Task —
The answer must consist only of the lines from the line with "input [7:0] a;" to the line with "(keep_f & c);", both included, exactly as they stand below.
[Dataset entries — start]
Background: an optimization exercise with open tools, aiming at a short achievable clock period and few clock cycles. Do not read the settings as production practice. Function was checked by simulation only, so behaviour that the tests miss may differ from the original.

## old
==> flow/design.v <==
module sap1_core (
    input  wire       clk,
    input  wire       rst,         
    input  wire       load_we,
    input  wire [3:0] load_addr,
    input  wire [7:0] load_data,
    input  wire [3:0] dbg_addr,
    output wire [7:0] dbg_data,
    output wire [7:0] out_q,
    output wire       out_valid,
    output wire       halted,
    output wire [7:0] a_q,
    output wire [3:0] pc_q,
    output wire       flag_c,
    output wire       flag_z
);
    localparam LDA = 0, ADD = 1, SUB = 2, STA = 3, LDI = 4, JMP = 5, JC = 6,
               JZ = 7, OUT = 8, HLT = 9;
    function [9:0] dec;
        input [3:0] op;
        begin
            dec = {op == 4'hF, op == 4'hE, op == 4'h8, op == 4'h7, op == 4'h6,
                   op == 4'h5, op == 4'h4, op == 4'h3, op == 4'h2, op == 4'h1};
        end
    endfunction
    function [7:0] rd;
        input [127:0] m;
        input [3:0]   x;
        input         s0;
        input [3:0]   s0a;
        input [7:0]   s0d;
        input         s1;
        input [3:0]   s1a;
        input [7:0]   s1d;
        begin
            rd = (s1 && s1a == x) ? s1d :
                 (s0 && s0a == x) ? s0d : m[x*8 +: 8];
        end
    endfunction
    function [9:0] alu;
        input [9:0] f;
        input [3:0] n;
        input [7:0] a;
        input [7:0] d;
        input       c;
        input       z;
        input [8:0] sum;      
        input [8:0] diff;     
        reg         sum_z, diff_z, keep_a, keep_f;
        begin
            sum_z  = ((a ^ d) == {(a[6:0] | d[6:0]), 1'b0});
            diff_z = (a == d);
            keep_a = !(f[0] || f[1] || f[2] || f[4]);
            keep_f = !(f[1] || f[2]);
            alu[9:2] = ({8{f[0]}} & d) | ({8{f[1]}} & sum[7:0]) | ({8{f[2]}} & diff[7:0]) |
                       ({8{f[4]}} & {4'd0, n}) | ({8{keep_a}} & a);
            alu[1]   = (f[1] & sum[8]) | (f[2] & diff[8]) | (keep_f & c);
            alu[0]   = (f[1] & sum_z) | (f[2] & diff_z) | (keep_f & z);
        end
    endfunction
    reg  [127:0] mem;           
    reg  [127:0] memn;          
    reg  [3:0]   pc;
    reg  [7:0]   a;
    reg          c_r;
    reg          z_r;
    reg          halt_r;
    reg  [7:0]   out_r;
    reg          out_v;
    reg  [7:0]   i0;            
    reg  [9:0]   f0;            
    reg  [7:0]   d0;            
    reg  [7:0]   i1;            
    reg  [9:0]   f1;            
    wire [3:0] n0   = i0[3:0];
    wire       tk0  = f0[JMP] || (f0[JC] && c_r) || (f0[JZ] && z_r);
    wire       st0  = f0[STA];
    wire [3:0] pcp1 = pc + 4'd1;
    wire [3:0] pcp2 = pc + 4'd2;
    wire [3:0] n0p1 = n0 + 4'd1;
    wire [7:0] a1;
    wire       c1, z1;
    wire [8:0] sum0, diff0;
    sap1_add8 #(.SUB(0)) u_add0 (.x(a), .y(d0), .s(sum0));
    sap1_add8 #(.SUB(1)) u_sub0 (.x(a), .y(d0), .s(diff0));
    assign {a1, c1, z1} = alu(f0, n0, a, d0, c_r, z_r, sum0, diff0);
    wire       self1 = st0 && (n0 == pcp1);   
    wire [7:0] ins1  = tk0 ? d0 : i1;
    wire [3:0] n1    = ins1[3:0];
    wire [9:0] fd0;
    assign fd0 = dec(d0[7:4]);
    wire [9:0] fl1   = tk0 ? fd0 : f1;
    wire [7:0] r1_d0, r1_i1;
    assign r1_d0 = rd(mem, d0[3:0], 1'b0, 4'd0, 8'd0, 1'b0, 4'd0, 8'd0);
    assign r1_i1 = rd(mem, i1[3:0], st0, n0, a, 1'b0, 4'd0, 8'd0);
    wire [7:0] d1  = tk0 ? r1_d0 : r1_i1;
    wire       tk1 = fl1[JMP] || (fl1[JC] && c1) || (fl1[JZ] && z1);
    wire       self2 = fl1[STA] && (n1 == (tk0 ? n0p1 : pcp2));
    wire       ex1 = !halt_r && !f0[HLT] && !self1 && !self2 && !(f0[OUT] && fl1[OUT]);
    wire       st1 = ex1 && fl1[STA];
    wire [7:0] a2;
    wire       c2, z2;
    wire [8:0] sum1, diff1;
    sap1_add8 #(.SUB(0)) u_add1 (.x(a1), .y(d1), .s(sum1));
    sap1_add8 #(.SUB(1)) u_sub1 (.x(a1), .y(d1), .s(diff1));
    wire [9:0] fx1 = ex1 ? fl1 : 10'd0;
    assign {a2, c2, z2} = alu(fx1, n1, a1, d1, c1, z1, sum1, diff1);
    wire [3:0] cand [0:5];
    assign cand[0] = pcp1;
    assign cand[1] = pcp2;
    assign cand[2] = n0p1;
    assign cand[3] = d0[3:0];
    assign cand[4] = i1[3:0];
    assign cand[5] = n0;
    wire [5:0] cs0 = 6'b010011;    
    wire [5:0] cs1 = 6'b000110;    
    wire [7:0] ci0 [0:5];
    wire [3:0] ci0n [0:5];
    wire [9:0] cf0 [0:5];
    wire [7:0] cd0 [0:5];
    wire [7:0] ci1 [0:5];
    wire [9:0] cf1 [0:5];
    genvar g;
    generate
        for (g = 0; g < 6; g = g + 1) begin : g_cand
            if (g == 5) begin : g_n0
                assign ci0[g]  = d0;
                assign ci0n[g] = d0[3:0];
                assign cd0[g]  = r1_d0;
            end else begin : g_rd
                assign ci0[g] = rd(mem, cand[g], cs0[g] & st0, n0, a, cs1[g] & st1, n1, a1);
                assign ci0n[g] = rd(mem, cand[g], cs0[g] & st0, n0, a, 1'b0, 4'd0, 8'd0);
                assign cd0[g] = rd(mem, ci0n[g], cs0[g] & st0, n0, a, cs1[g] & st1, n1, a1);
            end
            assign ci1[g] = rd(mem, cand[g] + 4'd1, cs0[g] & st0, n0, a, cs1[g] & st1, n1, a1);
            assign cf0[g] = dec(ci0[g][7:4]);
            assign cf1[g] = dec(ci1[g][7:4]);
        end
    endgenerate
    wire       hlt_any = f0[HLT] || (ex1 && fl1[HLT]);
    wire [2:0] sel = !ex1 ? (tk0 ? 3'd5 : 3'd0) :
                     tk1  ? (tk0 ? 3'd3 : 3'd4) :
                     tk0  ? 3'd2 : 3'd1;
    wire       lh0 = load_we && load_addr == 4'd0;
    wire       lh1 = load_we && load_addr == 4'd1;
    wire [7:0] li0 = lh0 ? load_data : mem[7:0];
    wire [7:0] li1 = lh1 ? load_data : mem[15:8];
    wire [7:0] ld_a, ld_b;
    assign ld_a = rd(mem, load_data[3:0], 1'b0, 4'd0, 8'd0, 1'b1, 4'd0, load_data);
    assign ld_b = rd(mem, mem[3:0], 1'b0, 4'd0, 8'd0, load_we, load_addr, load_data);
    wire [7:0] ld0 = lh0 ? ld_a : ld_b;
    wire [9:0] lf0, lf1;
    assign lf0 = dec(li0[7:4]);
    assign lf1 = dec(li1[7:4]);
    always @(posedge clk) begin
        if (rst) begin
            pc     <= 4'd0;
            a      <= 8'd0;
            c_r    <= 1'b0;
            z_r    <= 1'b0;
            halt_r <= 1'b0;
            out_r  <= 8'd0;
            out_v  <= 1'b0;
            i0     <= li0;
            f0     <= lf0;
            d0     <= ld0;
            i1     <= li1;
            f1     <= lf1;
        end else begin
            out_v <= 1'b0;
            i0 <= ci0[sel];
            d0 <= cd0[sel];
            i1 <= ci1[sel];
            f1 <= cf1[sel];
            f0 <= (halt_r || hlt_any) ? 10'd0 : cf0[sel];
            a   <= a2;
            c_r <= c2;
            z_r <= z2;
            if (!halt_r) begin
                pc <= cand[sel];
                if (f0[OUT]) begin
                    out_r <= a;
                    out_v <= 1'b1;
                end else if (ex1 && fl1[OUT]) begin
                    out_r <= a1;
                    out_v <= 1'b1;
                end
                if (hlt_any)
                    halt_r <= 1'b1;
            end
        end
    end
    integer i;
    always @(posedge clk) begin
        for (i = 0; i < 16; i = i + 1) begin
            if (load_we) begin
                if (load_addr == i) begin
                    mem[8*i +: 8]  <= load_data;
                    memn[8*i +: 8] <= ~load_data;
                end
            end else if (!rst && !halt_r) begin
                if (st1 && n1 == i) begin
                    mem[8*i +: 8]  <= a1;
                    memn[8*i +: 8] <= ~a1;
                end else if (st0 && n0 == i) begin
                    mem[8*i +: 8]  <= a;
                    memn[8*i +: 8] <= ~a;
                end
            end
        end
    end
    genvar b, p;
    generate
        for (b = 0; b < 8; b = b + 1) begin : g_dbg
            wire [3:0] lo, hi;
            sap1_dec4 u_lo (.x(dbg_addr[1:0]), .y(lo));
            sap1_dec4 u_hi (.x(dbg_addr[3:2]), .y(hi));
            wire [7:0] t;       
            wire [3:0] gq;      
            wire [1:0] v;
            for (p = 0; p < 8; p = p + 1) begin : g_pair
                sap1_aoi22 u_t (.a1(lo[(2*p)%4]), .a2(!memn[16*p + b]),
                                .b1(lo[(2*p+1)%4]), .b2(!memn[16*p + 8 + b]), .y(t[p]));
            end
            for (p = 0; p < 4; p = p + 1) begin : g_grp
                sap1_nand2 u_g (.a(t[2*p]), .b(t[2*p+1]), .y(gq[p]));
            end
            sap1_aoi22 u_v0 (.a1(hi[0]), .a2(gq[0]), .b1(hi[1]), .b2(gq[1]), .y(v[0]));
            sap1_aoi22 u_v1 (.a1(hi[2]), .a2(gq[2]), .b1(hi[3]), .b2(gq[3]), .y(v[1]));
            sap1_nand2 u_o  (.a(v[0]), .b(v[1]), .y(dbg_data[b]));
        end
    endgenerate
    assign out_q     = out_r;
    assign out_valid = out_v;
    assign halted    = halt_r;
    assign a_q       = a;
    assign pc_q      = pc;
    assign flag_c    = c_r;
    assign flag_z    = z_r;
endmodule
module sap1_dec4 (
    input  wire [1:0] x,
    output wire [3:0] y
);
    assign y = 4'd1 << x;
endmodule
module sap1_aoi22 (
    input  wire a1,
    input  wire a2,
    input  wire b1,
    input  wire b2,
    output wire y
);
    assign y = !((a1 && a2) || (b1 && b2));
endmodule
module sap1_nand2 (
    input  wire a,
    input  wire b,
    output wire y
);
    assign y = !(a && b);
endmodule
module sap1_add8 #(
    parameter SUB = 0
) (
    input  wire [7:0] x,
    input  wire [7:0] y,
    output wire [8:0] s
);
    wire [7:0] yy = SUB ? ~y : y;
    wire [7:0] p;
    wire [7:0] g = x & yy;
    wire [7:0] c;                        
    genvar k;
    generate
        for (k = 0; k < 8; k = k + 1) begin : g_bit
            sap1_xor2 u_p (.a(x[k]), .b(yy[k]), .y(p[k]));
            sap1_xor2 u_s (.a(p[k]), .b(c[k]),  .y(s[k]));
        end
    endgenerate
    wire [7:0] g1, p1, g2, p2, g4, p4, g8;
    wire [7:0] gi = {g[7:1], g[0] | (SUB ? (x[0] | yy[0]) : 1'b0)};
    assign g1 = gi;
    assign p1 = x | yy;
    generate
        for (k = 0; k < 8; k = k + 1) begin : g_pre
            if (k >= 1) begin : g_a
                assign g2[k] = g1[k] | (p1[k] & g1[k-1]);
                assign p2[k] = p1[k] & p1[k-1];
            end else begin : g_a0
                assign g2[k] = g1[k];
                assign p2[k] = p1[k];
            end
            if (k >= 2) begin : g_b
                assign g4[k] = g2[k] | (p2[k] & g2[k-2]);
                assign p4[k] = p2[k] & p2[k-2];
            end else begin : g_b0
                assign g4[k] = g2[k];
                assign p4[k] = p2[k];
            end
            if (k >= 4) begin : g_c
                assign g8[k] = g4[k] | (p4[k] & g4[k-4]);
            end else begin : g_c0
                assign g8[k] = g4[k];
            end
        end
    endgenerate
    assign c = {g8[6:0], SUB ? 1'b1 : 1'b0};
    assign s[8] = SUB ? !g8[7] : g8[7];
endmodule
module sap1_xor2 (
    input  wire a,
    input  wire b,
    output wire y
);
    assign y = a ^ b;
endmodule
Settings: LEC_CHECK=0, ABC_CLOCK_PERIOD_IN_PS=4000, CAP_MARGIN=20, CORE_MARGIN=2, CORE_UTILIZATION=30, SETUP_SLACK_MARGIN=4.0, SLEW_MARGIN=20, SYNTH_HIERARCHICAL=1; clock period 8.0 ns.
run.sh (not shown) runs the stock make flow with config.mk's settings and CLKGATE_MAP_FILE= SYNTH_SCRIPT=/design/flow/synth_recipe.tcl, a recipe that flattens the netlist after the stock synthesis.
Testbench counts of old, summed over its fixed seeds: cycles 9,984.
[Dataset entries — finish]
Answer space —
        input [7:0] a;
        input [7:0] d;
        input       c;
        input       z;
        input [8:0] sum;      
        input [8:0] diff;     
        reg         sum_z, diff_z, keep_a, keep_f;
        begin
            sum_z  = ((a ^ d) == {(a[6:0] | d[6:0]), 1'b0});
            diff_z = (a == d);
            keep_a = !(f[0] || f[1] || f[2] || f[4]);
            keep_f = !(f[1] || f[2]);
            alu[9:2] = ({8{f[0]}} & d) | ({8{f[1]}} & sum[7:0]) | ({8{f[2]}} & diff[7:0]) |
                       ({8{f[4]}} & {4'd0, n}) | ({8{keep_a}} & a);
            alu[1]   = (f[1] & sum[8]) | (f[2] & diff[8]) | (keep_f & c);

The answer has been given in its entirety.